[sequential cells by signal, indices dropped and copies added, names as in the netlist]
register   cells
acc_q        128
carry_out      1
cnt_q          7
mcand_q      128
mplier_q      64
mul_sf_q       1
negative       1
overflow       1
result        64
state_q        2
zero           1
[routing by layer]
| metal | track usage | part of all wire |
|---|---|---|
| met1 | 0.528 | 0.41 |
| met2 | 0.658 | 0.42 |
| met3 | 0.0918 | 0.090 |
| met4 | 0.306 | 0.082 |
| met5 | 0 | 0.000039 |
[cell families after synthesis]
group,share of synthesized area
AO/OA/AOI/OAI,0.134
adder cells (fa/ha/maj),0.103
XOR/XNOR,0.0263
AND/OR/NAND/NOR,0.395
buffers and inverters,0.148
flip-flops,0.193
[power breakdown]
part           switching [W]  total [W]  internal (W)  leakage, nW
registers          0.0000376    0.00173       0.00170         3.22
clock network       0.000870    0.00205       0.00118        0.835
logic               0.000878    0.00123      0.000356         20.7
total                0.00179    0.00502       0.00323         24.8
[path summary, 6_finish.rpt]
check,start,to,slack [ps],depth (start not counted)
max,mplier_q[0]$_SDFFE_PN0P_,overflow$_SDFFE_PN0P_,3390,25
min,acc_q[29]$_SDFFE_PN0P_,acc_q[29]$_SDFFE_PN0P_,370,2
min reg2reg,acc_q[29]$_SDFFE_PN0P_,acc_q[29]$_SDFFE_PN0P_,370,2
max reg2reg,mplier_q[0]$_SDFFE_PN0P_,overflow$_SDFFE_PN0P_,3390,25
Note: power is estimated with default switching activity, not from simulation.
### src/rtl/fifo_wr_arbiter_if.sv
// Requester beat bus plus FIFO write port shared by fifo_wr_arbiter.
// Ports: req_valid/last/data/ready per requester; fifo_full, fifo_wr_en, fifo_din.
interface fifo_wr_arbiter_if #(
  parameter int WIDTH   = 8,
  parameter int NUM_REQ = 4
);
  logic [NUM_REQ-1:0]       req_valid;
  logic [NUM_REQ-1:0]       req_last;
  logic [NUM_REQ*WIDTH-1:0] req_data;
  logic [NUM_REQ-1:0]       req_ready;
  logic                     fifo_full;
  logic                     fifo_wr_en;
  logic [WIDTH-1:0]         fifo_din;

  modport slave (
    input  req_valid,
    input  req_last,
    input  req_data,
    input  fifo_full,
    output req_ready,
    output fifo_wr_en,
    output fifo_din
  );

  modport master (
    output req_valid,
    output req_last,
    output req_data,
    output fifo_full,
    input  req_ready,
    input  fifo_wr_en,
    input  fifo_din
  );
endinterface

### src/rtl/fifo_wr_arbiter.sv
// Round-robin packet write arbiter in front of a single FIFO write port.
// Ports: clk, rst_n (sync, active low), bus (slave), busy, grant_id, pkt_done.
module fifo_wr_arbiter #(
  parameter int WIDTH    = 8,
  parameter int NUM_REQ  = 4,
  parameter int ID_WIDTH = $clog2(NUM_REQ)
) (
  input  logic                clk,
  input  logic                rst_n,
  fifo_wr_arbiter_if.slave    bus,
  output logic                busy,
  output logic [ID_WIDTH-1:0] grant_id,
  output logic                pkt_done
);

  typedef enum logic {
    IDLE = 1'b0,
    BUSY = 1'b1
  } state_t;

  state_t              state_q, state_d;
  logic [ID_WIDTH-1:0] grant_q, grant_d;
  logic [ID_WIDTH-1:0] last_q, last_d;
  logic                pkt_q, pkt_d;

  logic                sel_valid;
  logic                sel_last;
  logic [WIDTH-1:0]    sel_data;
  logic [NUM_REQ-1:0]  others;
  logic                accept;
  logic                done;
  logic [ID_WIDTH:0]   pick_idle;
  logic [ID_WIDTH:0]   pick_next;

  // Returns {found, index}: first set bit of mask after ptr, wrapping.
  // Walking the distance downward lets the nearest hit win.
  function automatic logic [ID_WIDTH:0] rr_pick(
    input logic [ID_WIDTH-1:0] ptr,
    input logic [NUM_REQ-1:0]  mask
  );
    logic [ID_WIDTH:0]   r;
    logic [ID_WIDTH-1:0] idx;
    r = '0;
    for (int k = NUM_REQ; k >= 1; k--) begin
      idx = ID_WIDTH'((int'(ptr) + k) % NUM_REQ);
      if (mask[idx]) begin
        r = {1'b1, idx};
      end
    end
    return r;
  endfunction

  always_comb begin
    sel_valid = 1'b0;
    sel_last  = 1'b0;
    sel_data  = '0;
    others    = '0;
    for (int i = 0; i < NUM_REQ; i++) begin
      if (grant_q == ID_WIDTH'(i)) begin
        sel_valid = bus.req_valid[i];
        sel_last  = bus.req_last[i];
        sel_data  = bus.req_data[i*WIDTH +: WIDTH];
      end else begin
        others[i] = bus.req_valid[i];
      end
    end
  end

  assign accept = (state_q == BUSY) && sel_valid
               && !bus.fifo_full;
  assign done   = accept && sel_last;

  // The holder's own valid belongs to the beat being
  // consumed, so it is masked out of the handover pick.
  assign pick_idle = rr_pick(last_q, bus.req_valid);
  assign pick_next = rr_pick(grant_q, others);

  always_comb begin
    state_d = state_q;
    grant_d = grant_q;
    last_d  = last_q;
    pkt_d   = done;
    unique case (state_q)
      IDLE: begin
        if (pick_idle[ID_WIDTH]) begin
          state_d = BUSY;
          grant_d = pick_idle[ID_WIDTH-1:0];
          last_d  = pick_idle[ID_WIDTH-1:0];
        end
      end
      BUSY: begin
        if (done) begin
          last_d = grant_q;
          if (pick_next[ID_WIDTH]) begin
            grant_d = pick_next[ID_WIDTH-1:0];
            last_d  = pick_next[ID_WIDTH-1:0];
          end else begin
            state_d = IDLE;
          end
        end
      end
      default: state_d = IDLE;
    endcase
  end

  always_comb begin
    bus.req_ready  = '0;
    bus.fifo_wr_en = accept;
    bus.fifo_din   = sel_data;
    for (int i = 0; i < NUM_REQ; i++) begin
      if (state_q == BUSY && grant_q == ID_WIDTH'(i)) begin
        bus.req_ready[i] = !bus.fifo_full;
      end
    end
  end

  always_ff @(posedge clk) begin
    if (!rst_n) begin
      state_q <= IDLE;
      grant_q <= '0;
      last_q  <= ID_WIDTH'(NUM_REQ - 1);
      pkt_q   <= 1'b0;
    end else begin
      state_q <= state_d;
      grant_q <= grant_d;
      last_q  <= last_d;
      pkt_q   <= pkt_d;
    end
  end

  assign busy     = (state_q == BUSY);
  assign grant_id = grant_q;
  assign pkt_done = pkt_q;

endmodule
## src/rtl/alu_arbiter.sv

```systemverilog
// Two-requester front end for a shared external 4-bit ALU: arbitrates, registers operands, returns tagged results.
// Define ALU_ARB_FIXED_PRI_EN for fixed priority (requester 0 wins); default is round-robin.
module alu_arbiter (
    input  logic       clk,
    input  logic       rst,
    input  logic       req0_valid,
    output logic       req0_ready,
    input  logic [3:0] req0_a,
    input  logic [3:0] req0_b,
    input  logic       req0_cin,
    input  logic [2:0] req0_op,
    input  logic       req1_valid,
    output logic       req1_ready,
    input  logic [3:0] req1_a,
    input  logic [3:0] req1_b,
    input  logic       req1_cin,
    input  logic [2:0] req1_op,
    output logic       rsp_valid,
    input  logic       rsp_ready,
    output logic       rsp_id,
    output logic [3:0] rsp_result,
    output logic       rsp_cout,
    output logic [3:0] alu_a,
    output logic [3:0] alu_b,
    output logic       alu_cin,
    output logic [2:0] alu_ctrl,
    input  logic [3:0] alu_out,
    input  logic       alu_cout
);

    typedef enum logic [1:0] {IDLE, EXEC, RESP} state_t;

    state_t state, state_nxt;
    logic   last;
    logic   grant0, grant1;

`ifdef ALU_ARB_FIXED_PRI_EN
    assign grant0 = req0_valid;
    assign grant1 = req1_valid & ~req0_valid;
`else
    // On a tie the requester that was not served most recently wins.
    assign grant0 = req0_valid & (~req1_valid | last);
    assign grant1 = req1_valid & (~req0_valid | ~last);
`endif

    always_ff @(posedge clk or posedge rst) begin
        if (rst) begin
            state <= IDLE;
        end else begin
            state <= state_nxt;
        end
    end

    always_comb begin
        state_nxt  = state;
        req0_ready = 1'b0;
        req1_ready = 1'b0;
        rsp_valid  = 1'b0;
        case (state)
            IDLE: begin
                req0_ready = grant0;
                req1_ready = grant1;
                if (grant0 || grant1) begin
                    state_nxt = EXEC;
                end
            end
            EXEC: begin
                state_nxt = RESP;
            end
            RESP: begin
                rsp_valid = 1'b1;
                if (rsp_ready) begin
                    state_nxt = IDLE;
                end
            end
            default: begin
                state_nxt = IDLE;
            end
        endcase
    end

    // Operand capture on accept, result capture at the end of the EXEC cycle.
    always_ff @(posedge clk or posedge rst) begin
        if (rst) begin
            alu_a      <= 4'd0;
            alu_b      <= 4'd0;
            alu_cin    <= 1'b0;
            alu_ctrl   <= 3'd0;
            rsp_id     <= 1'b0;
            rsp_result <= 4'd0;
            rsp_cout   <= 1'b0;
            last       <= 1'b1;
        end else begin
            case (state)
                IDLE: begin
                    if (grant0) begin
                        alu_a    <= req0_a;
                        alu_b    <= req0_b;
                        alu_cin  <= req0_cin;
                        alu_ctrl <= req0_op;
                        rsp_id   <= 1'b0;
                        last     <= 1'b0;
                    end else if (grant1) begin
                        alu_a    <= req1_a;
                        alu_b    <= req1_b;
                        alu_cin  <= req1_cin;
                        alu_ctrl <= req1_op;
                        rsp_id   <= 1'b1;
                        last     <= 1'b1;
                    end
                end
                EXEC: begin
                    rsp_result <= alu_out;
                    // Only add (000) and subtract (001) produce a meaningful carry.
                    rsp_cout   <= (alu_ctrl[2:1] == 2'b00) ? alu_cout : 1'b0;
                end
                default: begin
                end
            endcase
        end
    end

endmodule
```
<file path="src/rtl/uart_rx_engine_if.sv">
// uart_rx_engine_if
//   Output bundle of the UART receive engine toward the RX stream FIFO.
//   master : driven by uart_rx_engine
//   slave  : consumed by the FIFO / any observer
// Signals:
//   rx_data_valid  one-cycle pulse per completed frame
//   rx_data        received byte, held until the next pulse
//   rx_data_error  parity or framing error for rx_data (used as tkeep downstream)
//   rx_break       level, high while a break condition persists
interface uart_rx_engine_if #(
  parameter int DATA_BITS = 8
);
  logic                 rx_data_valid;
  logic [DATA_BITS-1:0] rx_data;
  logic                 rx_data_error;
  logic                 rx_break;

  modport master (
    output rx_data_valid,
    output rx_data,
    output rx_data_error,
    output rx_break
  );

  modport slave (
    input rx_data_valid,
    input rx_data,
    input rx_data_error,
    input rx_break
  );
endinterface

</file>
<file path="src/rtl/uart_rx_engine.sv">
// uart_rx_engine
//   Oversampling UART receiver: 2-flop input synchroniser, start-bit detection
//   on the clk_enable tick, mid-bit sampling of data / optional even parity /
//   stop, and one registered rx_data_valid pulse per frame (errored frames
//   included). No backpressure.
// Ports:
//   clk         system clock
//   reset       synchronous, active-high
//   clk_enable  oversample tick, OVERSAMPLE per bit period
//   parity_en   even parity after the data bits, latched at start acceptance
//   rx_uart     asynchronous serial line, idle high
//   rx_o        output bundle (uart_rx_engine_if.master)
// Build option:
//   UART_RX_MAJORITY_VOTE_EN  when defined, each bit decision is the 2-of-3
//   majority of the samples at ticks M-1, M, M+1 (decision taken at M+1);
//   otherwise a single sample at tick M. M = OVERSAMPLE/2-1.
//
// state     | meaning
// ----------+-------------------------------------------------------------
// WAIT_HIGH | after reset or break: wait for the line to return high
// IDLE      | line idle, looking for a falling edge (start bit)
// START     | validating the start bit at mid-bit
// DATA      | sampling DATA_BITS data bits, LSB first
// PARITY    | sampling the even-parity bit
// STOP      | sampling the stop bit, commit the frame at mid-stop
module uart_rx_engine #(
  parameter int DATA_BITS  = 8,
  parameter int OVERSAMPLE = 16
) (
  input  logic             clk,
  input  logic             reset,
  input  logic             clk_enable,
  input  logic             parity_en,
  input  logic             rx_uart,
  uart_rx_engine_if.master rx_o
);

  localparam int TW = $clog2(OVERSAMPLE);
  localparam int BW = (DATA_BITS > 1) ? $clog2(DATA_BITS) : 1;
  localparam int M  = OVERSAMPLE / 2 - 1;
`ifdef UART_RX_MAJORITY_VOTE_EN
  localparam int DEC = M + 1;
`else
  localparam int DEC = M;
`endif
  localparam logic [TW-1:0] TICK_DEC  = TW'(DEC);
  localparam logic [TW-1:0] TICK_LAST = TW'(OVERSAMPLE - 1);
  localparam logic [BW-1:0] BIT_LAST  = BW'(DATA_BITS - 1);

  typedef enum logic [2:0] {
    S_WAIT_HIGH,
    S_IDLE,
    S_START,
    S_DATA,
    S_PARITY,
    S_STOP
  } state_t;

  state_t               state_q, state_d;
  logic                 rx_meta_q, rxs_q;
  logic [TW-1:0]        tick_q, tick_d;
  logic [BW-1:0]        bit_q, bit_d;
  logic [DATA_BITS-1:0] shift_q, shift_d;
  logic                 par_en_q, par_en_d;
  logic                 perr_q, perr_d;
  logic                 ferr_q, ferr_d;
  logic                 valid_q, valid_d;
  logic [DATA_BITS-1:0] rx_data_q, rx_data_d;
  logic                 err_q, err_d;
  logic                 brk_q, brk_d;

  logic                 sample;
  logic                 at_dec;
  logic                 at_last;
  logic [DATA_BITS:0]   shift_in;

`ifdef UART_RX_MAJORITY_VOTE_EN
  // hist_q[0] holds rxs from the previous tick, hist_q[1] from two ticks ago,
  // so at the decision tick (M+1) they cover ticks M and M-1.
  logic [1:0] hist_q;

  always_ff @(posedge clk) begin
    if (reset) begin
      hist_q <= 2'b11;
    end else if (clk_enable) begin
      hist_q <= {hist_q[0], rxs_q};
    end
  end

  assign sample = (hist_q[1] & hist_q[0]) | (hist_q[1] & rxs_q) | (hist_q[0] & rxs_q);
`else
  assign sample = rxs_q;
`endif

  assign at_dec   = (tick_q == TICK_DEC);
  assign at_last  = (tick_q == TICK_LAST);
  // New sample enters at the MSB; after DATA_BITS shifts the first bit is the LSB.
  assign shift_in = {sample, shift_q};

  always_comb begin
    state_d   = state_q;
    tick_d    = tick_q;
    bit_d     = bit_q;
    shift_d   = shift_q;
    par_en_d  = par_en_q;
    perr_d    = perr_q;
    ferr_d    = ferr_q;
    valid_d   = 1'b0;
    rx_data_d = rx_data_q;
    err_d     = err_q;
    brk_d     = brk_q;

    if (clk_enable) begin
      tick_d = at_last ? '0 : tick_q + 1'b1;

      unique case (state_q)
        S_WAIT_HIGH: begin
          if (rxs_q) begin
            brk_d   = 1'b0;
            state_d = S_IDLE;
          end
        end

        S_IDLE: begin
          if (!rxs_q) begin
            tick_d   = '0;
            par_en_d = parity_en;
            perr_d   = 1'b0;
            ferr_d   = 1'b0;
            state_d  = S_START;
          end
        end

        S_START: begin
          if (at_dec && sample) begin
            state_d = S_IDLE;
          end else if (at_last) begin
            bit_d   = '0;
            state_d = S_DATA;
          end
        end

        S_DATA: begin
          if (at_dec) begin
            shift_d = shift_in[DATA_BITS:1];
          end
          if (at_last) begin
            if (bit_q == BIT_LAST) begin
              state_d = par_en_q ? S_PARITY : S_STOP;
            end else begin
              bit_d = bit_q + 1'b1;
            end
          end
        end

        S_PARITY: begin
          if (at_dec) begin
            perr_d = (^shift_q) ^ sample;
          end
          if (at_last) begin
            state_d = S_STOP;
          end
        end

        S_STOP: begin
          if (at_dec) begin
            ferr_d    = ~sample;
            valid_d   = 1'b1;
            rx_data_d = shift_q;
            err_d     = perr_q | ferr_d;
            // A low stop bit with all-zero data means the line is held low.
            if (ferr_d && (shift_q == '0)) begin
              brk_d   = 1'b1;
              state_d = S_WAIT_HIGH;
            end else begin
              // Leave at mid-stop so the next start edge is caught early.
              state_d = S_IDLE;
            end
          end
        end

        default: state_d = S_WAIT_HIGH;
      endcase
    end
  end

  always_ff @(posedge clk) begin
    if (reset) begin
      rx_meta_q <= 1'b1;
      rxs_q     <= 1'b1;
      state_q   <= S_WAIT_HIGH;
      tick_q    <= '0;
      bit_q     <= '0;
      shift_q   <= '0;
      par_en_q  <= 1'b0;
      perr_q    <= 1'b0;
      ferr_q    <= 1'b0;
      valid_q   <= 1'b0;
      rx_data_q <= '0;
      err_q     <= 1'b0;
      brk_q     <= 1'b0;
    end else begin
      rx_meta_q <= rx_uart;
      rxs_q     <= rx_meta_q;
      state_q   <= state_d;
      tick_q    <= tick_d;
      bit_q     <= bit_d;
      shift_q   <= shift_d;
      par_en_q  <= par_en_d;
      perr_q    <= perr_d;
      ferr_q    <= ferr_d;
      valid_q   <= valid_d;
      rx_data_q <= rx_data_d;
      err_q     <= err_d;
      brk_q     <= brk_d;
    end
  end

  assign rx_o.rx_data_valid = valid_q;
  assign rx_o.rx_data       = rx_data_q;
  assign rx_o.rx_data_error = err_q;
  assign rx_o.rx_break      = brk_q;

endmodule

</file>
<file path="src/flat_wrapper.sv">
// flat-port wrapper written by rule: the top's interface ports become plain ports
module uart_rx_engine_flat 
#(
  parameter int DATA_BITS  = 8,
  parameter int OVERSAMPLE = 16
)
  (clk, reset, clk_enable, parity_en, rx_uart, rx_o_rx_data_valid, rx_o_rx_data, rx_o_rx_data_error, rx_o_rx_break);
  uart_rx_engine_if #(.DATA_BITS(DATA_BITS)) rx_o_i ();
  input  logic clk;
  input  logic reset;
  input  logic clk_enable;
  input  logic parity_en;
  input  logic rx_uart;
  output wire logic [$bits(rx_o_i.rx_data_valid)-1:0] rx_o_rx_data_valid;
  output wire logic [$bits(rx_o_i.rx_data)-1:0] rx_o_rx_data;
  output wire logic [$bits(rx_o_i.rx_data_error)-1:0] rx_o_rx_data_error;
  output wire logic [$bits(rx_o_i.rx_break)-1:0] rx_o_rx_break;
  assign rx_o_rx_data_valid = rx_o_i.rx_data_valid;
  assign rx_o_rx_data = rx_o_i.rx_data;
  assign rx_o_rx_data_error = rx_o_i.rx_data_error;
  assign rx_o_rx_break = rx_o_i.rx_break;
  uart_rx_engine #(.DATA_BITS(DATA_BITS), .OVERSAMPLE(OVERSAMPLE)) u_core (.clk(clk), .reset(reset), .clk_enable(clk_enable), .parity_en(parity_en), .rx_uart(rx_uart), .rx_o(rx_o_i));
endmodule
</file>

--

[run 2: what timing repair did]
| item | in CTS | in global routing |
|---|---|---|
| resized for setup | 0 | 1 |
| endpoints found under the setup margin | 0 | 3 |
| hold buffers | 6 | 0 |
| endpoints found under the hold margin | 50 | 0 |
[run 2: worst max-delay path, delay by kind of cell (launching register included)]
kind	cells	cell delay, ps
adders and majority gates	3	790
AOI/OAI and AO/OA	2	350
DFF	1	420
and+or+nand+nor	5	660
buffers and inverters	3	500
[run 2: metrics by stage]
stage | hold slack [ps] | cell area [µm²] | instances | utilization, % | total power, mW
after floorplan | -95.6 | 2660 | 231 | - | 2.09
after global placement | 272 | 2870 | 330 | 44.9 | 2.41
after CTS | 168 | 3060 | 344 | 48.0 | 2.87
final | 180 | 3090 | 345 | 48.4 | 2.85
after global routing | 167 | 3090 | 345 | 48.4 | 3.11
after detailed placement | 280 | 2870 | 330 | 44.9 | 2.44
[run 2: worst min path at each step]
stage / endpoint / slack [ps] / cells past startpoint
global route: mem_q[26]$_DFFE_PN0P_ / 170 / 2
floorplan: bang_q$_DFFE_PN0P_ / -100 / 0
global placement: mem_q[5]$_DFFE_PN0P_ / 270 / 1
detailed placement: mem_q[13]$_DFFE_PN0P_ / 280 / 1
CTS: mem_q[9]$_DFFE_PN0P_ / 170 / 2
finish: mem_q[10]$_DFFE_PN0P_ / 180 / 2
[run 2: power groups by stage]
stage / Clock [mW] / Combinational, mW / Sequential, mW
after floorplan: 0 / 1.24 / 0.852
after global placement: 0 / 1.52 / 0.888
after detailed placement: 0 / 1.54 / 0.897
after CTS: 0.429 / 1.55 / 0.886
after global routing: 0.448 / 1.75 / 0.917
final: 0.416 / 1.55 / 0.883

--

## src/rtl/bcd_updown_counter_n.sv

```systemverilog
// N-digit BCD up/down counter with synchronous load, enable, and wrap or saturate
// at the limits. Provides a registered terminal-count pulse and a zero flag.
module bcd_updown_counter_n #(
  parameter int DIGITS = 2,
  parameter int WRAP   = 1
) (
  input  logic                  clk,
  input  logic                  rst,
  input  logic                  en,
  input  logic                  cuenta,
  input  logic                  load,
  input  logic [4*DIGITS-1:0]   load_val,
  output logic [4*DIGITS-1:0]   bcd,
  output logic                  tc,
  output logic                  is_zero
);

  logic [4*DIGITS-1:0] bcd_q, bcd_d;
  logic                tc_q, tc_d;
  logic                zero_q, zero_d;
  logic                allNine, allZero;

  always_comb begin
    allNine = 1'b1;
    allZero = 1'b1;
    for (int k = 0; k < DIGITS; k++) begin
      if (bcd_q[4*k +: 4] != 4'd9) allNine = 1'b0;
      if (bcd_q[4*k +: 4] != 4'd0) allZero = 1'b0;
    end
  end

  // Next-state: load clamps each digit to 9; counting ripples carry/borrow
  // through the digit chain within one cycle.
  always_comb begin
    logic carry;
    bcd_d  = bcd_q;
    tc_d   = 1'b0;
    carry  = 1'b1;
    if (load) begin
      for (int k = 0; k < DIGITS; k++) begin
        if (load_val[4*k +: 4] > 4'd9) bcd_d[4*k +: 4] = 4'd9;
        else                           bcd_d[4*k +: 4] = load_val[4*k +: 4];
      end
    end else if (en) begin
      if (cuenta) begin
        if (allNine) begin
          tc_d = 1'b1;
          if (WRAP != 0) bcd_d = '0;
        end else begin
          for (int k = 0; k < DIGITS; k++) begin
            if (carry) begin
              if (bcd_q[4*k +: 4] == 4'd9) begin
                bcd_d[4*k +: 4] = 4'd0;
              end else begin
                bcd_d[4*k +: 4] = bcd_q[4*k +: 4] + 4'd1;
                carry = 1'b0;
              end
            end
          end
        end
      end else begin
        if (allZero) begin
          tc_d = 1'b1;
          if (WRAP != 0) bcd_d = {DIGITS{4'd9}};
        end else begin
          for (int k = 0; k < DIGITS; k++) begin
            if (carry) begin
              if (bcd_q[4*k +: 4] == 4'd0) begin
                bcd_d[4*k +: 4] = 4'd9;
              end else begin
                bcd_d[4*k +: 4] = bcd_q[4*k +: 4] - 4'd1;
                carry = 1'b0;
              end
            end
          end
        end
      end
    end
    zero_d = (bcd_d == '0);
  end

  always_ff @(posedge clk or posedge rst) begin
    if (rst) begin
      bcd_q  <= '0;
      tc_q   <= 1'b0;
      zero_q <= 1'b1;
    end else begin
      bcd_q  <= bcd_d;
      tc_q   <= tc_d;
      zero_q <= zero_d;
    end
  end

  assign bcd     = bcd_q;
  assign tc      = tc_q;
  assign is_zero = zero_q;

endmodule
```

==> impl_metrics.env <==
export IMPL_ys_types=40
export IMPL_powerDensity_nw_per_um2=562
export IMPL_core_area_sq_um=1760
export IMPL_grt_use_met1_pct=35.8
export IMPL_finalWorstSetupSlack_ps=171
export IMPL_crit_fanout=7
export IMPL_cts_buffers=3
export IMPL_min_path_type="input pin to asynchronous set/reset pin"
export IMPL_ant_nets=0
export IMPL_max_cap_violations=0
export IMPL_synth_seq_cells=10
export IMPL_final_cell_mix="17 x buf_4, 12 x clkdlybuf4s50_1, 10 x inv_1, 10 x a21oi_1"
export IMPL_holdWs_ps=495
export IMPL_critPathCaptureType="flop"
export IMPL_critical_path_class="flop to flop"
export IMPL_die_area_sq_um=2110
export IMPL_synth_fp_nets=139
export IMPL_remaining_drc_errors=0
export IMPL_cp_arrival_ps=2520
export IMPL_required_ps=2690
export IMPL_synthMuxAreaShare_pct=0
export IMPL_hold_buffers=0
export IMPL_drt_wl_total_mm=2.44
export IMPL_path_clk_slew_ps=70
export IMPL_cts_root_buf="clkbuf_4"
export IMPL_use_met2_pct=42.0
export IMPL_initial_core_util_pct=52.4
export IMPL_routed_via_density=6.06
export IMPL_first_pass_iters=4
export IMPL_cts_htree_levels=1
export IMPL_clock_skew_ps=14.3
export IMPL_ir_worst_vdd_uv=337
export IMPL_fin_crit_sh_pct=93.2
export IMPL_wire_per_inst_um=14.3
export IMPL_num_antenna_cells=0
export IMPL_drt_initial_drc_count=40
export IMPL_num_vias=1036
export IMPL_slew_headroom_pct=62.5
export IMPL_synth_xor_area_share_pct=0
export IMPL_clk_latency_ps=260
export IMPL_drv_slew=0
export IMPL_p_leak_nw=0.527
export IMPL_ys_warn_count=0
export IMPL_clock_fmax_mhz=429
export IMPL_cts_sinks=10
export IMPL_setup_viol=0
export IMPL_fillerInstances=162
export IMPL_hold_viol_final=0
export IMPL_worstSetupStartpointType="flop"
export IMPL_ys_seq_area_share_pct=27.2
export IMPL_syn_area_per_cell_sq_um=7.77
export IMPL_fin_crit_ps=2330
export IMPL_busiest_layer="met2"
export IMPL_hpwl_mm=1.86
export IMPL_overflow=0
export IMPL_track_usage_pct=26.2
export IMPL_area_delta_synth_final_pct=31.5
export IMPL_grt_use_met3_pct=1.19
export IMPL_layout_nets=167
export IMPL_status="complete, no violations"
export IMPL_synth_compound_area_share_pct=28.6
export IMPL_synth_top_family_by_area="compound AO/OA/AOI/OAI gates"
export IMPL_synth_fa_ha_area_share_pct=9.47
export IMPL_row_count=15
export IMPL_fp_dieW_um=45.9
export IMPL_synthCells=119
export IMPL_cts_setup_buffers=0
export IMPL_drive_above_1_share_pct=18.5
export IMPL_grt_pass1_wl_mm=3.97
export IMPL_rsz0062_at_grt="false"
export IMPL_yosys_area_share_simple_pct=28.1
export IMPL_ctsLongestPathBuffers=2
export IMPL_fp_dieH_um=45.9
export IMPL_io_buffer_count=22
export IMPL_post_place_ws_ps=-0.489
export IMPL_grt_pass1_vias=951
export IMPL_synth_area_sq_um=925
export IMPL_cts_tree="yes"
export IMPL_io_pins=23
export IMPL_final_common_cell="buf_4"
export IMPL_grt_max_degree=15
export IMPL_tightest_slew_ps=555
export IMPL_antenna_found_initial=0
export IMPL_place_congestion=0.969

TASK INSTRUCTIONS →
Could you set down, word for word, only the lines above from the line with "export IMPL_synth_seq_cells=10" to the line with "export IMPL_num_antenna_cells=0", including both?

COMPLETED EXERCISE →
export IMPL_synth_seq_cells=10
export IMPL_final_cell_mix="17 x buf_4, 12 x clkdlybuf4s50_1, 10 x inv_1, 10 x a21oi_1"
export IMPL_holdWs_ps=495
export IMPL_critPathCaptureType="flop"
export IMPL_critical_path_class="flop to flop"
export IMPL_die_area_sq_um=2110
export IMPL_synth_fp_nets=139
export IMPL_remaining_drc_errors=0
export IMPL_cp_arrival_ps=2520
export IMPL_required_ps=2690
export IMPL_synthMuxAreaShare_pct=0
export IMPL_hold_buffers=0
export IMPL_drt_wl_total_mm=2.44
export IMPL_path_clk_slew_ps=70
export IMPL_cts_root_buf="clkbuf_4"
export IMPL_use_met2_pct=42.0
export IMPL_initial_core_util_pct=52.4
export IMPL_routed_via_density=6.06
export IMPL_first_pass_iters=4
export IMPL_cts_htree_levels=1
export IMPL_clock_skew_ps=14.3
export IMPL_ir_worst_vdd_uv=337
export IMPL_fin_crit_sh_pct=93.2
export IMPL_wire_per_inst_um=14.3
export IMPL_num_antenna_cells=0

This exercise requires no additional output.